First Timothy 3:1-5, ¶ If anyone wants to provide leadership in the church, good! But there are preconditions: A leader must be well-thought-of, committed to his wife, cool and collected, accessible, and hospitable. He must know what he’s talking about not be overfond of wine, not pushy but gentle, not thin-skinned, not money-hungry. He must handle his own affairs [home] well, attentive to his own children and having their respect. For if someone is unable to handle his own affairs, how can he take care of God’s church? [THE MESSAGE]
While we as a church provide pastoral care through our Bible study and small groups (where we are cared for, prayed for, and ministered to) and in crisis intervention and counselling through our elders, we must strive to ensure that each family in our church is a sacred gathering where pastoral care is maximised.
Today I heard that there has been a dramatic rise in clinical depression rates among Australians. I think I heard on the same news-cast that around 1 in 5 Australian adults have sought help for depression from their GP. I just wondered whether there was a corelation between the breakdown of the family unit and the rise in depression rates?
As the head of a house, a father has the priestly duty to shepherd his wife and children in and by prayer. He gathers his family to the dinner table and leads them in a prayer of thanks for the meal and other things. He encourages his family to share their souls ("How was your day?" "What happened in your day today?" "What have you been thinking lately?" "If you were stranded on a deserted island, what are three small things you would want to be stranded with?" "What have you read in your Bible today?"). A father kneels with his children beside their bed as he prays with them and shares Scripture with them. A father runs his hands through the souls of his children and wife and offers a sympathetic listening ear and a caring word with them.
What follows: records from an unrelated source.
--- src/rtl/cic_pkg.sv ---
package cic_pkg;

  typedef enum logic [1:0] {
    CIC_RUN   = 2'd0,
    CIC_SLEEP = 2'd1,
    CIC_WAKE  = 2'd2
  } cic_state_e;

  // The core may run unless idle is requested and nothing wakes it.
  function automatic logic f_run_ok(input logic idle, input logic wake);
    return !(idle && !wake);
  endfunction

  // Next value of the idle bit: an accepted write wins, then a wake clears.
  function automatic logic f_idle_next(input logic idle, input logic hit,
                                       input logic wdata_bit, input logic wake);
    if (hit) return wdata_bit;
    return idle && !wake;
  endfunction

endpackage

--- src/rtl/cic_wake_detect.sv ---
module cic_wake_detect #(
  parameter int unsigned N_IRQ = 6
) (
  input  logic [N_IRQ-1:0] irq_pend,
  input  logic [N_IRQ-1:0] irq_en,
  input  logic             irq_gie,
  output logic             wake
);

  logic [N_IRQ-1:0] src_hit;

  for (genvar i = 0; i < N_IRQ; i++) begin : g_src
    assign src_hit[i] = irq_pend[i] & irq_en[i];
  end

  assign wake = irq_gie & (|src_hit);

endmodule

--- src/rtl/cic_pcon_reg.sv ---
module cic_pcon_reg #(
  parameter int unsigned ADDR_W    = 8,
  parameter int unsigned DATA_W    = 8,
  parameter int unsigned PCON_ADDR = 'h87,
  parameter int unsigned IDLE_BIT  = 0
) (
  input  logic              clk,
  input  logic              rst_n,
  input  logic              wr_en,
  input  logic [ADDR_W-1:0] addr,
  input  logic [DATA_W-1:0] wdata,
  input  logic              accept,
  input  logic              wake,
  output logic [DATA_W-1:0] rdata,
  output logic [DATA_W-1:0] pcon_q,
  output logic              idle_bit,
  output logic              idle_nxt,
  output logic              wr_hit,
  output logic              wake_clear
);
  import cic_pkg::*;

  localparam logic [ADDR_W-1:0] HIT_ADDR = ADDR_W'(PCON_ADDR);

  logic addr_match;

  assign addr_match = (addr == HIT_ADDR);
  assign wr_hit     = wr_en && addr_match && accept;
  assign idle_bit   = pcon_q[IDLE_BIT];
  assign wake_clear = idle_bit && wake && !wr_hit;
  assign idle_nxt   = f_idle_next(idle_bit, wr_hit, wdata[IDLE_BIT], wake);
  assign rdata      = addr_match ? pcon_q : '0;

  always_ff @(posedge clk or negedge rst_n) begin
    if (!rst_n) begin
      pcon_q <= '0;
    end else if (wr_hit) begin
      pcon_q <= wdata;
    end else if (wake_clear) begin
      pcon_q[IDLE_BIT] <= 1'b0;
    end
  end

endmodule

--- src/rtl/cic_idle_fsm.sv ---
module cic_idle_fsm (
  input  logic clk,
  input  logic rst_n,
  input  logic idle_bit,
  input  logic idle_nxt,
  input  logic wake,
  input  logic wake_clear,
  output logic run_req,
  output logic wake_ack
);
  import cic_pkg::*;

  cic_state_e state_q, state_d;

  always_comb begin
    state_d = state_q;
    case (state_q)
      CIC_RUN:   state_d = wake_clear ? CIC_WAKE : (idle_nxt ? CIC_SLEEP : CIC_RUN);
      CIC_SLEEP: state_d = wake_clear ? CIC_WAKE : (idle_nxt ? CIC_SLEEP : CIC_RUN);
      CIC_WAKE:  state_d = idle_nxt ? CIC_SLEEP : CIC_RUN;
      default:   state_d = CIC_RUN;
    endcase
  end

  always_ff @(posedge clk or negedge rst_n) begin
    if (!rst_n) state_q <= CIC_RUN;
    else        state_q <= state_d;
  end

  assign run_req  = f_run_ok(idle_bit, wake);
  assign wake_ack = (state_q == CIC_WAKE);

endmodule

--- src/rtl/cic_clk_gate.sv ---
module cic_clk_gate (
  input  logic clk,
  input  logic rst_n,
  input  logic run_req,
  output logic en_q,
  output logic gclk
);

  // Enable captured while clk is low: gclk can only start or stop on a rising edge.
  always_ff @(negedge clk or negedge rst_n) begin
    if (!rst_n) en_q <= 1'b1;
    else        en_q <= run_req;
  end

  assign gclk = clk & en_q;

endmodule

--- src/rtl/cpu_idle_ctrl.sv ---
module cpu_idle_ctrl #(
  parameter int unsigned ADDR_W    = 8,
  parameter int unsigned DATA_W    = 8,
  parameter int unsigned N_IRQ     = 6,
  parameter int unsigned PCON_ADDR = 'h87,
  parameter int unsigned IDLE_BIT  = 0
) (
  input  logic              clk,
  input  logic              rst_n,
  input  logic              sfr_wr,
  input  logic [ADDR_W-1:0] sfr_addr,
  input  logic [DATA_W-1:0] sfr_wdata,
  output logic [DATA_W-1:0] sfr_rdata,
  input  logic [N_IRQ-1:0]  irq_pend,
  input  logic [N_IRQ-1:0]  irq_en,
  input  logic              irq_gie,
  output logic              core_clk,
  output logic              core_clk_en,
  output logic              wake_ack
);

  logic              wake_w;
  logic              idle_bit_w;
  logic              idle_nxt_w;
  logic              wr_hit_w;
  logic              wake_clear_w;
  logic              run_req_w;
  logic [DATA_W-1:0] pcon_w;

  cic_wake_detect #(.N_IRQ(N_IRQ)) u_wake (
    .irq_pend (irq_pend),
    .irq_en   (irq_en),
    .irq_gie  (irq_gie),
    .wake     (wake_w)
  );

  cic_pcon_reg #(
    .ADDR_W(ADDR_W), .DATA_W(DATA_W), .PCON_ADDR(PCON_ADDR), .IDLE_BIT(IDLE_BIT)
  ) u_reg (
    .clk        (clk),
    .rst_n      (rst_n),
    .wr_en      (sfr_wr),
    .addr       (sfr_addr),
    .wdata      (sfr_wdata),
    .accept     (core_clk_en),
    .wake       (wake_w),
    .rdata      (sfr_rdata),
    .pcon_q     (pcon_w),
    .idle_bit   (idle_bit_w),
    .idle_nxt   (idle_nxt_w),
    .wr_hit     (wr_hit_w),
    .wake_clear (wake_clear_w)
  );

  cic_idle_fsm u_fsm (
    .clk        (clk),
    .rst_n      (rst_n),
    .idle_bit   (idle_bit_w),
    .idle_nxt   (idle_nxt_w),
    .wake       (wake_w),
    .wake_clear (wake_clear_w),
    .run_req    (run_req_w),
    .wake_ack   (wake_ack)
  );

  cic_clk_gate u_gate (
    .clk     (clk),
    .rst_n   (rst_n),
    .run_req (run_req_w),
    .en_q    (core_clk_en),
    .gclk    (core_clk)
  );

endmodule

--- config.mk ---
export PLATFORM = sky130hd
export DESIGN_NAME = cpu_idle_ctrl
export DESIGN_NICKNAME = d
export VERILOG_FILES = /design/src/rtl/cic_pkg.sv /design/src/rtl/cic_wake_detect.sv /design/src/rtl/cic_pcon_reg.sv /design/src/rtl/cic_idle_fsm.sv /design/src/rtl/cic_clk_gate.sv /design/src/rtl/cpu_idle_ctrl.sv
export SDC_FILE = /design/constraint.sdc
export NUM_CORES = 1
export LEC_CHECK = 0
export ABC_AREA = 1
export BUFFER_PORTS_ARGS = -buffer_cell sky130_fd_sc_hd__buf_2
export CAP_MARGIN = 10
export CORE_UTILIZATION = 39
export DETAILED_ROUTE_END_ITERATION = 8
export PLACE_DENSITY_LB_ADDON = 0.25
export SYNTH_ARGS = -nofsm -noshare
export SYNTH_HDL_FRONTEND = slang
export SYNTH_SLANG_ARGS = --single-unit
--- constraint.sdc ---
create_clock -name clk -period 1.7 [get_ports clk]
set_clock_uncertainty 0.1 [all_clocks]
set_input_delay 0.51 -clock clk [delete_from_list [all_inputs] [get_ports clk]]
set_output_delay 0.51 -clock clk [all_outputs]
set_load 0.02 [all_outputs]
; Word-level counts from Yosys, hierarchy flattened
; Index checks and enable logic that the tools add are counted.
[totals]
register_bits = 11
out_inout_bits = 11
[op_classes]
n_eq_ne = 3
muxes = 9
bitwise = 8
reduce_logical = 12
[op_table]
columns = operator, n
row1 = bitwise AND 1 bit, 8
row2 = equality test 8 bit (second input constant), 1
row3 = two-way mux 8 bit, 1
row4 = two-way mux 1 bit, 6
row5 = OR reduction 6 bit, 1
row6 = logical AND 1 bit, 5
row7 = case mux 2 bit (2 select lines), 1
row8 = zero test 1 bit, 3
row9 = equality test 2 x 1 -> 1 bit (second input constant), 1
row10 = equality test 2 bit (second input constant), 1
row11 = zero test 2 bit, 1
row12 = two-way mux 2 bit, 1
row13 = nonzero test 2 bit, 1
row14 = OR reduction 2 bit, 1

; Depth between registers and ports, before layout
[depth]
word_depth = 9
depth_mapped = 7
mapped_depth_nobuf = 7

; By module
; From an unflattened synthesis, not the netlist that was laid out.
[hier_totals]
hier_cells = 99
hier_area_um2 = 700.7
[by_module_without_submodules]
columns = module, instances, cells_each, area_per_inst_um2
row1 = cic_pcon_reg, 1, 70, 518.0
row2 = cic_idle_fsm, 1, 12, 95.1
row3 = cic_wake_detect, 1, 13, 50.0
row4 = cic_clk_gate, 1, 4, 37.5

==> impl_results.md <==
- Clock insertion delay at the later pin of the skew report: 0.44 ns
- Filler Cells Inserted: 108
- Synthesis Warnings: 0
- Clock slew at reported path FFs: approximately 0.070 ns
- Synth Instances: 87
- Failing checks: negative setup slack
- Row count: 14
- Final core occ: 81.6%
- Critical Path RT: 1.09 ns
- Final Hold Slack: roughly 0.28 ns
- Largest net degree at the start of global routing: 11
- Total number of vias: 753
- I/O Buffers: 42
- Dpl ws: -0.539 ns
- CP max stage cell: dfstp_2
- Reg2reg setup slack: -0.59 ns
- Worst min path class: input pin to flop
- CP Capture Type: output port
- Initial DRC Count: 5
- Routed WL: roughly 1800 um
- Worst path cell trace: nand2_2 -> inv_2 -> buf_6
- Crit path max-delay family: flip-flops
- Register area share after synthesis: 43.7%
- Dpl hpwl: 1180 um
- Status: finished with violations
- Sw Pwr: 0.000244 W
- Synthesis-to-finish area growth: 94.1%
- Sw frac: a little under a third
- Final Max Slew Viols: 0
- Die area: around 1800 um2
- #FFs+latches synth: 11
- Logic gate share of total power: 12.7%
- Dpl cell area: 970 um2
- ANT nets after route: 0
- Pint: 0.000554 W
- Cell accounting for the most synthesized area: dfrtp_1
- Buffers & Inverters on Critical Path: 2
- Core ar.: 1510 um2
- Drt drc: 0
- Crit Path Class: flop to output port
- N_diodes: 0
- First-pass GRT wire length: 3110 um
- IO Pins: 43
- Rel. slew slack: 88.4%
- DIE WIDTH: 42.3 um
- Initial antenna violation count: 0
- Chip height: 42.3 um
- Synth top area share: 39.5%
- Clock power frac: 53.2%
- Max_cap viols: 0
- DRT Pass-1 Iters: 4
- Mapped Nets: 119
- Critical path peak fanout: 3
- Syn avg cell area: 7.28 um2
- RSZ-0062 raised after global routing: yes
- Synthesized area: approximately 630 um2
- Final instance area: 1230 um2
- Final setup TNS: -8.84 ns
- Reported leakage power: 0.652 nW
- Worst setup margin: -0.943 ns
- DR vias/cell: approximately 4.7
- VDD IR max: between 0.6 and 0.7 mV
- Layout cells sized above 1: about three fifths
- Routability cong.: 0.788
- Final Hold Viols: 0
- Sequential Power Share: 34.1%
- CTS tree: yes
- Worst setup SP type: flop
- Power Density: 649 nW/um2
- Total gr overflow: 0
- Nets: between 150 and 200
- Distinct cell type count after synthesis: 13
- Crit path DAT: a little over 2 ns
- Setup violators final: 21
- Mean routed wirelength per cell: approximately 11 um
- Vias in the first global route: 770
- Largest stage delay, worst path: roughly 0.54 ns
- Largest cells by area after synthesis: dfrtp_1, inv_1, nand2_1
- Total GRT Usage: 24.3%
- Initial core utilization: 42.0%
- Worst slew pin tran: 0.174 ns
power by group through the flow:
stage,logic [W],registers [W],clock network [W]
global placement,0.0000825,0.000276,0.0000847
detailed placement,0.0000858,0.000277,0.0000847
floorplan,0.0000335,0.000276,0.0000651
finish,0.000102,0.000272,0.000424
global route,0.000113,0.000272,0.000459
CTS,0.0000971,0.000272,0.000435
layer usage:
metal / wire (um) / vias up / track usage, %
met4: 28 / 0 / 13.8
li1: - / 379 / -
met3: 83 / 6 / 8.19
met2: 1040 / 25 / 42.2
met5: 0 / - / 0
met1: 683 / 343 / 25.3
what timing repair did:
item	CTS	global route
hold endpoints to repair	10	0
hold buffers	1	0
buffers inserted	2	1
endpoints found under the setup margin	21	22
pin swaps	6	3
gates cloned	1	0
gates resized for setup	36	6
tightest hold or removal path: stages:
cell and delay, ns:
buf_2 0.10, nor2_4 0.04, a21oi_2 0.08
area by class of cell:
type                            count  area, um2  area share [%]
Timing Repair Buffer               51        387            31.5
Tap cell                           16       20.0            1.63
Multi-Input combinational cell     56        407            33.1
Sequential cell                    11        277            22.5
Inverter                           17       71.3            5.80
Clock inverter                      2       7.51           0.611
Clock buffer                        8       60.1            4.89
cells in the mapped netlist (all sizes together):
cell	n
nand3	3
nand4	3
nand2	19
a21oi	8
nor2	22
inv	19
nor3	1
buf	1
dfstp	1
dfrtp	10
cells by family (layout without fill, tap and decap cells):
| group | count (synthesis) | count (layout) | share of synthesized area, % |
|---|---|---|---|
| buffers and inverters | 20 | 78 | 13.0 |
| AO/OA/AOI/OAI | 8 | 8 | 10.5 |
| AND/OR/NAND/NOR | 48 | 48 | 32.8 |
| flip-flops | 11 | 11 | 43.7 |
placed cells by master (no fill, tap or decap):
| cell | synthesis | final |
|---|---|---|
| nand2_1 | 19 | 18 |
| inv_1 | 19 | 16 |
| dfstp_2 | 1 | 1 |
| inv_2 | 0 | 2 |
| nor2_1 | 18 | 5 |
| buf_4 | 0 | 8 |
| a21oi_1 | 1 | 1 |
| nor2_4 | 0 | 16 |
| nor2_2 | 4 | 1 |
| buf_2 | 0 | 29 |
| clkbuf_4 | 0 | 6 |
| dfrtp_1 | 10 | 10 |
| dlygate4sd3_1 | 0 | 1 |
| nand4_1 | 3 | 3 |
| nand3_2 | 1 | 2 |
| nand3_4 | 0 | 1 |
| buf_12 | 0 | 1 |
| nor3_1 | 1 | 1 |
| nand2_2 | 0 | 1 |
| inv_8 | 0 | 1 |
| a21oi_2 | 7 | 7 |
| buf_16 | 0 | 1 |
| buf_6 | 1 | 12 |
| clkbuf_1 | 0 | 1 |
state kept, by name, summed over array words and instances, names as in the netlist:
signal	flops
u_fsm.state_q	2
u_gate.en_q	1
u_reg.pcon_q	8
worst paths after layout:
path	start	endpoint	cells past startpoint
setup / recovery	u_gate.en_q$_DFF_NN1_	core_clk	3
hold / removal	sfr_wdata[5]	u_reg.pcon_q[5]$_DFFE_PN0P_	3
setup reg to reg	u_gate.en_q$_DFF_NN1_	u_reg.pcon_q[7]$_DFFE_PN0P_	6
hold reg to reg	u_fsm.state_q[1]$_DFF_PN0_	u_fsm.state_q[1]$_DFF_PN0_	1
max in group asynchronous	rst_n	u_gate.en_q$_DFF_NN1_	2
min in group asynchronous	rst_n	u_reg.pcon_q[1]$_DFFE_PN0P_	3
per-stage QoR:
step	total power, W	cells
after global routing	0.000845	161
after CTS	0.000804	160
after global placement	0.000444	149
after floorplan	0.000375	87
final	0.000798	161
after detailed placement	0.000447	149
No activity file was read; power rests on OpenSTA's default activity.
As we approach Fathers' Day, I wonder how different families would be today if dads took their spiritual responsibilities more seriously?
If you are blessed with a loving family- especially if you are blessed with a loving mother and father and brothers and sisters, then thank God! If you need to be reconciled to your family, do it! It's worth the effort. If you are a young mum or dad, lay a strong spiritual foundation in your new family. Perhaps all this can be best summed up by the words of Paul to the Colossians-
Colossians 3:18-21¶ Wives, submit to your husbands, as is fitting in the Lord.
Husbands, love your wives, and do not be harsh with them.
Children, obey your parents in everything, for this pleases the Lord.
Fathers, do not provoke your children, lest they become discouraged.
Yes, families can be tricky. But they are worth the effort because they are the place where we can be ourselves; know that we are cared for; and where we know we are encouraged to grow in the grace of God. Yes, families can be tricky, but God has enabled dads in particular to be able to make it happen well.